Artists Raising Kids: Thoughts On How to Have it All

Choreographer (and parent) Andrew Simonet presents Creative Capital’s “Artists Raising Kids” online workshop, dedicated to helping current and future parents navigate this exciting journey. Creative Capital conducted a survey entitled “Artists-As-Parents” to find out more about how working artists sustain their practice while also being busy parents (or prepare themselves to do so as parents-to-be). We received nearly 600 responses, giving us a good idea of the profile of artist-parents in our network, the challenges they face, and the strategies they use to maximize their time and productivity.

Here are some responses that stood out

“I was repeatedly told by curators and other artists as I raised my kids that ‘we don’t have time for people who aren’t serious’ and ‘well, obviously you chose a family over a career’… Artists like to think of themselves as politically sensitive and aware. In reality, when it comes to age, kids, or class they reveal significant prejudices.” — Anonymous)

“Kids and art are a natural combination. I share all of my art with them, they are the first to see my work and critique it. I also make sure they have lots of art supplies and projects—they will often work on art projects in my studio while I am working, combining parenting with art. They help keep me young and my brain flexible—thinking out of the box.” — John K Mercer, photographer

“Art should be at the forefront of social change, and in that capacity it should offer models that allow for artist families to be visible and supported. If it does not, it creates a situation in which people, especially women, have to choose between participating in the art world or having a family. As a family we aim to share the joy and work of raising our child as evenly as possible. As collaborators in art we do the same.” — Anonymous

Sentiments like these are not uncommon, and inspired us to introduce a new online workshop to our suite of online learning programs. Its leader, Andrew Simonet, is the founding co-director and choreographer of Philadelphia’s Headlong Dance Theater.
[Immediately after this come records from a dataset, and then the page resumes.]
$ cat src/rtl/serial_audio_encoder.sv
// Parallel-to-serial audio transmitter: 24-bit PCM in over valid/ready, sclk/lrclk/sdout out
// in Left Justified or I2S framing, all derived from a single x128 fs master clock.
module serial_audio_encoder #(
  parameter int unsigned width = 24
) (
  input  logic             clk128,
  input  logic             reset,
  input  logic             is_i2s,
  input  logic             lrclk_polarity,
  input  logic             i_valid,
  output logic             i_ready,
  input  logic             i_is_left,
  input  logic [width-1:0] i_audio,
  output logic             sclk,
  output logic             lrclk,
  output logic             sdout,
  output logic             underrun
);

  localparam int unsigned CntW = 7;
  localparam int unsigned BitW = 5;
  localparam logic [CntW-1:0] LoadL = CntW'(127);
  localparam logic [CntW-1:0] LoadR = CntW'(63);

  logic [CntW-1:0]  cnt_q, cnt_d;
  logic             fmt_q, fmt_d;
  logic             pol_q, pol_d;
  logic             primed_q, primed_d;
  logic [width-1:0] hold_l_q, hold_l_d;
  logic [width-1:0] hold_r_q, hold_r_d;
  logic [width-1:0] shift_l_q, shift_l_d;
  logic [width-1:0] shift_r_q, shift_r_d;
  logic             full_l_q, full_l_d;
  logic             full_r_q, full_r_d;
  logic             sclk_q, sclk_d;
  logic             lrclk_q, lrclk_d;
  logic             sdout_q, sdout_d;
  logic             underrun_q, underrun_d;

  logic             load_l, load_r;
  logic             acc_l, acc_r;
  logic [BitW-1:0]  bit_d;
  logic [width-1:0] active_d;
  logic [width-1:0] shifted_d;

  // Readiness depends only on the selected channel's holding flag, never on i_valid
  assign i_ready = ~reset & ~(i_is_left ? full_l_q : full_r_q);
  assign acc_l   = i_valid & i_ready & i_is_left;
  assign acc_r   = i_valid & i_ready & ~i_is_left;
  assign load_l  = (cnt_q == LoadL);
  assign load_r  = (cnt_q == LoadR);

  // Counter, mode capture, holding and slot registers
  always_comb begin : next_state
    cnt_d     = cnt_q + CntW'(1);
    fmt_d     = fmt_q;
    pol_d     = pol_q;
    primed_d  = primed_q | load_l;
    hold_l_d  = hold_l_q;
    hold_r_d  = hold_r_q;
    shift_l_d = shift_l_q;
    shift_r_d = shift_r_q;
    full_l_d  = full_l_q;
    full_r_d  = full_r_q;

    if (load_l) begin
      fmt_d     = is_i2s;
      pol_d     = lrclk_polarity;
      shift_l_d = full_l_q ? hold_l_q : '0;
      full_l_d  = 1'b0;
    end
    if (load_r) begin
      shift_r_d = full_r_q ? hold_r_q : '0;
      full_r_d  = 1'b0;
    end
    // A same-cycle accept lands after the load, so the new sample waits for the next frame
    if (acc_l) begin
      hold_l_d = i_audio;
      full_l_d = 1'b1;
    end
    if (acc_r) begin
      hold_r_d = i_audio;
      full_r_d = 1'b1;
    end
  end

  // Serial outputs are computed from next-cycle state so the registers line up with cnt
  always_comb begin : next_outputs
    bit_d      = cnt_d[5:1];
    active_d   = cnt_d[6] ? shift_r_d : shift_l_d;
    shifted_d  = active_d << (fmt_d ? (bit_d - BitW'(1)) : bit_d);
    sclk_d     = cnt_d[0];
    lrclk_d    = cnt_d[6] ^ pol_d;
    sdout_d    = (fmt_d && (bit_d == '0)) ? 1'b0 : shifted_d[width-1];
    underrun_d = primed_d & (((cnt_d == LoadR) & ~full_r_d) |
                             ((cnt_d == LoadL) & ~full_l_d));
  end

  always_ff @(posedge clk128) begin
    if (reset) begin
      cnt_q      <= '0;
      fmt_q      <= 1'b0;
      pol_q      <= 1'b0;
      primed_q   <= 1'b0;
      hold_l_q   <= '0;
      hold_r_q   <= '0;
      shift_l_q  <= '0;
      shift_r_q  <= '0;
      full_l_q   <= 1'b0;
      full_r_q   <= 1'b0;
      sclk_q     <= 1'b0;
      lrclk_q    <= 1'b0;
      sdout_q    <= 1'b0;
      underrun_q <= 1'b0;
    end else begin
      cnt_q      <= cnt_d;
      fmt_q      <= fmt_d;
      pol_q      <= pol_d;
      primed_q   <= primed_d;
      hold_l_q   <= hold_l_d;
      hold_r_q   <= hold_r_d;
      shift_l_q  <= shift_l_d;
      shift_r_q  <= shift_r_d;
      full_l_q   <= full_l_d;
      full_r_q   <= full_r_d;
      sclk_q     <= sclk_d;
      lrclk_q    <= lrclk_d;
      sdout_q    <= sdout_d;
      underrun_q <= underrun_d;
    end
  end

  assign sclk     = sclk_q;
  assign lrclk    = lrclk_q;
  assign sdout    = sdout_q;
  assign underrun = underrun_q;

endmodule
He also runs Artists U, a professional development program for artists in Philadelphia, Baltimore and South Carolina. Andrew lives in West Philly with his wife Elizabeth and their sons Jesse Tiger and Nico Wolf. I had the opportunity to get some of Andrew’s thoughts on his own artist-parent journey, and how the artist-parent dynamic can be improved.
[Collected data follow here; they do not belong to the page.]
==> config.mk <==
export PLATFORM = sky130hd
export DESIGN_NAME = write_packer_flat
export DESIGN_NICKNAME = d
export VERILOG_FILES = /design/src/rtl/fifo_pkg.sv /design/src/rtl/write_packer_if.sv /design/src/rtl/lane_compact.sv /design/src/rtl/write_packer.sv /design/src/flat_wrapper.sv
export SDC_FILE = /design/constraint.sdc
export NUM_CORES = 1
export LEC_CHECK = 0
export CAP_MARGIN = 20
export CELL_PAD_IN_SITES_DETAIL_PLACEMENT = 1
export CELL_PAD_IN_SITES_GLOBAL_PLACEMENT = 2
export CORE_MARGIN = 3
export CORE_UTILIZATION = 40
export CTS_CLUSTER_SIZE = 24
export DETAILED_ROUTE_END_ITERATION = 10
export MAX_ROUTING_LAYER = met4
export PLACE_DENSITY_LB_ADDON = 0.15
export SYNTH_ARGS = -nofsm -noshare
export SYNTH_HDL_FRONTEND = slang
export SYNTH_HIERARCHICAL = 1
export SYNTH_SLANG_ARGS = --single-unit
==> constraint.sdc <==
create_clock -name clk -period 7.55 [get_ports clk]
set_input_delay 1.51 -clock clk [delete_from_list [all_inputs] [get_ports clk]]
set_output_delay 1.51 -clock clk [all_outputs]
set_load 0.1 [all_outputs]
Hannah Fenlon—Tell us a bit about your kids (names, ages, fun facts).

Andrew Simonet—Jesse Tiger Klimo Simonet, 9, maker of intricate games, Minecrafter, devoted reader. Nicolo Wolf Stevens Simonet, 6, keeper of family traditions, giggler, swimmer.

Hannah—What is one of the biggest challenges you faced in the beginning of your parenthood? What about as your kids got older?
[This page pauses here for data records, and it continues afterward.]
### src/rtl/mem_arb_defs.sv
// Shared definitions for the memory arbiter: FSM state encoding and default
// geometry/latency parameters.
package mem_arb_defs;

  localparam int DEF_AW      = 16;
  localparam int DEF_DW      = 16;
  localparam int DEF_LAT     = 4;
  localparam int DEF_MAXSKIP = 2;

  typedef enum logic [1:0] {
    ST_IDLE    = 2'd0,
    ST_IF_BUSY = 2'd1,
    ST_DM_BUSY = 2'd2,
    ST_ERR     = 2'd3
  } arb_state_t;

endpackage

### src/rtl/lat_counter.sv
// Down-counter that times one fixed-latency memory access: load LAT, count
// down to zero, report zero.
module lat_counter #(
  parameter int LAT = 4,
  parameter int CW  = $clog2(LAT + 1)
) (
  input  logic clk,
  input  logic rst_n,
  input  logic load,
  input  logic dec,
  output logic zero
);

  logic [CW-1:0] cnt_q;
  logic [CW-1:0] cnt_d;

  always_comb begin
    cnt_d = cnt_q;
    if (load) begin
      cnt_d = CW'(LAT);
    end else if (dec && (cnt_q != '0)) begin
      cnt_d = cnt_q - CW'(1);
    end
  end

  always_ff @(posedge clk or negedge rst_n) begin
    if (!rst_n) begin
      cnt_q <= '0;
    end else begin
      cnt_q <= cnt_d;
    end
  end

  assign zero = (cnt_q == '0);

endmodule

### src/rtl/mem_arbiter.sv
// Arbitrates a single-ported fixed-latency memory between instruction fetch
// and data access: data first, with a skip counter that guarantees fetch progress.
module mem_arbiter
  import mem_arb_defs::*;
#(
  parameter int AW      = DEF_AW,
  parameter int DW      = DEF_DW,
  parameter int LAT     = DEF_LAT,
  parameter int MAXSKIP = DEF_MAXSKIP
) (
  input  logic          clk,
  input  logic          rst_n,
  input  logic          if_req,
  input  logic [AW-1:0] if_addr,
  output logic          if_done,
  output logic [DW-1:0] if_rdata,
  input  logic          dm_req,
  input  logic          dm_wr,
  input  logic [AW-1:0] dm_addr,
  input  logic [DW-1:0] dm_wdata,
  output logic          dm_done,
  output logic [DW-1:0] dm_rdata,
  input  logic          halt,
  output logic          mem_en,
  output logic          mem_wr,
  output logic [AW-1:0] mem_addr,
  output logic [DW-1:0] mem_wdata,
  input  logic [DW-1:0] mem_rdata,
  output logic          idle,
  output logic          err
);

  // Handshake: a requester raises req and holds it (with stable address/data)
  // until its done pulses for exactly one cycle; requests are sampled only in
  // IDLE, so a request seen during BUSY simply waits for the next IDLE cycle.

  localparam int SW = $clog2(MAXSKIP + 2);

  arb_state_t    state_q, state_d;
  logic [SW-1:0] skip_q, skip_d;
  logic          err_q, err_d;
  logic          if_err_done_q, if_err_done_d;
  logic          dm_err_done_q, dm_err_done_d;
  logic          mem_en_q, mem_en_d;
  logic          mem_wr_q, mem_wr_d;
  logic [AW-1:0] mem_addr_q, mem_addr_d;
  logic [DW-1:0] mem_wdata_q, mem_wdata_d;

  logic          cnt_load;
  logic          cnt_dec;
  logic          cnt_zero;
  logic          busy;
  logic          dm_wins;
  logic          if_wins;
  logic [SW-1:0] skip_on_dm;
  logic          if_finish;
  logic          dm_finish;

  lat_counter #(.LAT(LAT)) u_lat_counter (
    .clk   (clk),
    .rst_n (rst_n),
    .load  (cnt_load),
    .dec   (cnt_dec),
    .zero  (cnt_zero)
  );

  // Data wins unless fetch has already been passed over MAXSKIP times in a row.
  assign dm_wins = dm_req && (!if_req || halt || (skip_q < SW'(MAXSKIP)));
  assign if_wins = !dm_wins && if_req && !halt;

  // A data grant only counts as a skip when fetch was actually eligible.
  assign skip_on_dm = (if_req && !halt && (skip_q != SW'(MAXSKIP)))
                      ? skip_q + SW'(1) : skip_q;

  assign busy    = (state_q == ST_IF_BUSY) || (state_q == ST_DM_BUSY);
  assign cnt_dec = busy && !cnt_zero;

  always_comb begin
    state_d       = state_q;
    skip_d        = skip_q;
    err_d         = err_q;
    if_err_done_d = 1'b0;
    dm_err_done_d = 1'b0;
    mem_en_d      = 1'b0;
    mem_wr_d      = 1'b0;
    mem_addr_d    = '0;
    mem_wdata_d   = '0;
    cnt_load      = 1'b0;

    case (state_q)
      ST_IDLE: begin
        if (dm_wins) begin
          skip_d = skip_on_dm;
          if (dm_addr[0]) begin
            state_d       = ST_ERR;
            err_d         = 1'b1;
            dm_err_done_d = 1'b1;
          end else begin
            state_d     = ST_DM_BUSY;
            mem_en_d    = 1'b1;
            mem_wr_d    = dm_wr;
            mem_addr_d  = dm_addr;
            mem_wdata_d = dm_wr ? dm_wdata : '0;
            cnt_load    = 1'b1;
          end
        end else if (if_wins) begin
          skip_d = '0;
          if (if_addr[0]) begin
            state_d       = ST_ERR;
            err_d         = 1'b1;
            if_err_done_d = 1'b1;
          end else begin
            state_d    = ST_IF_BUSY;
            mem_en_d   = 1'b1;
            mem_addr_d = if_addr;
            cnt_load   = 1'b1;
          end
        end
      end
      ST_IF_BUSY, ST_DM_BUSY: begin
        if (cnt_zero) begin
          state_d = ST_IDLE;
        end
      end
      ST_ERR: begin
        state_d = ST_ERR;
      end
      default: begin
        state_d = ST_IDLE;
      end
    endcase
  end

  always_ff @(posedge clk or negedge rst_n) begin
    if (!rst_n) begin
      state_q       <= ST_IDLE;
      skip_q        <= '0;
      err_q         <= 1'b0;
      if_err_done_q <= 1'b0;
      dm_err_done_q <= 1'b0;
      mem_en_q      <= 1'b0;
      mem_wr_q      <= 1'b0;
      mem_addr_q    <= '0;
      mem_wdata_q   <= '0;
    end else begin
      state_q       <= state_d;
      skip_q        <= skip_d;
      err_q         <= err_d;
      if_err_done_q <= if_err_done_d;
      dm_err_done_q <= dm_err_done_d;
      mem_en_q      <= mem_en_d;
      mem_wr_q      <= mem_wr_d;
      mem_addr_q    <= mem_addr_d;
      mem_wdata_q   <= mem_wdata_d;
    end
  end

  // The counter reaches zero in the same cycle the memory presents read data.
  assign if_finish = (state_q == ST_IF_BUSY) && cnt_zero;
  assign dm_finish = (state_q == ST_DM_BUSY) && cnt_zero;

  assign if_done   = if_finish || if_err_done_q;
  assign dm_done   = dm_finish || dm_err_done_q;
  assign if_rdata  = if_finish ? mem_rdata : '0;
  assign dm_rdata  = dm_finish ? mem_rdata : '0;

  assign mem_en    = mem_en_q;
  assign mem_wr    = mem_wr_q;
  assign mem_addr  = mem_addr_q;
  assign mem_wdata = mem_wdata_q;

  assign err  = err_q;
  assign idle = (state_q == ST_IDLE) && !err_q;

endmodule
AndrewHaving our first kid called into question a lot of our unsustainable habits: working all the time, doing 20 projects at once, never having a fixed schedule. It was painful, but those habits are bad for anyone, kids or no kids, and in a way it was good that the intensity of parenthood made me change. Choosing to be an artist doesn’t make a lot of logistical sense—it makes spiritual sense. Same for parenting. It’s not a shrewd or efficient choice, but what important choices are?

Hannah—You said in a previous interview that having kids meant that your “mission got bigger. Or maybe simpler”. How might you advise other artists to deal with a similar “mission shift” as they choose to have kids?

Andrew—We artist parents have a choice. We can whine about how there’s never enough time and we aren’t making enough work and we aren’t on the scene enough. Or we can see parenting as a distilling of our lives, trimming back to the really essential things, the simpler things in our work and our mission. So many artists I know scatter themselves too thin, doing too many things but none of them with full attention or resource. I try to see parenting as pushing back against that, making me prioritize and choose.

Hannah—It’s clear that parents who are practicing artists (and professionals in general) would benefit hugely from a new work culture that prioritizes families. How do you think a shift in the culture would benefit and/or change the arts community specifically?

Andrew—I think the working culture of the arts is quite broken. Artists and arts professionals are similarly overburdened, under-resourced and exhausted. I understand why lawyers trying to make partner would work themselves into the ground. But in the arts, there’s no payoff, no incentive. We have all the workaholism and none of the resources. Another way to say that: if you are your own boss and funding your work, at least make the working conditions humane.

Hannah—For those who haven’t yet had kids, what are some reasons to take advantage of this webinar?

Andrew—I was nervous before I had kids, but I had also seen some close collaborators raise kids in our community. I think that’s the most valuable thing, hearing from other artists who have done it, and disrupting some of the assumptions about what is and isn’t possible.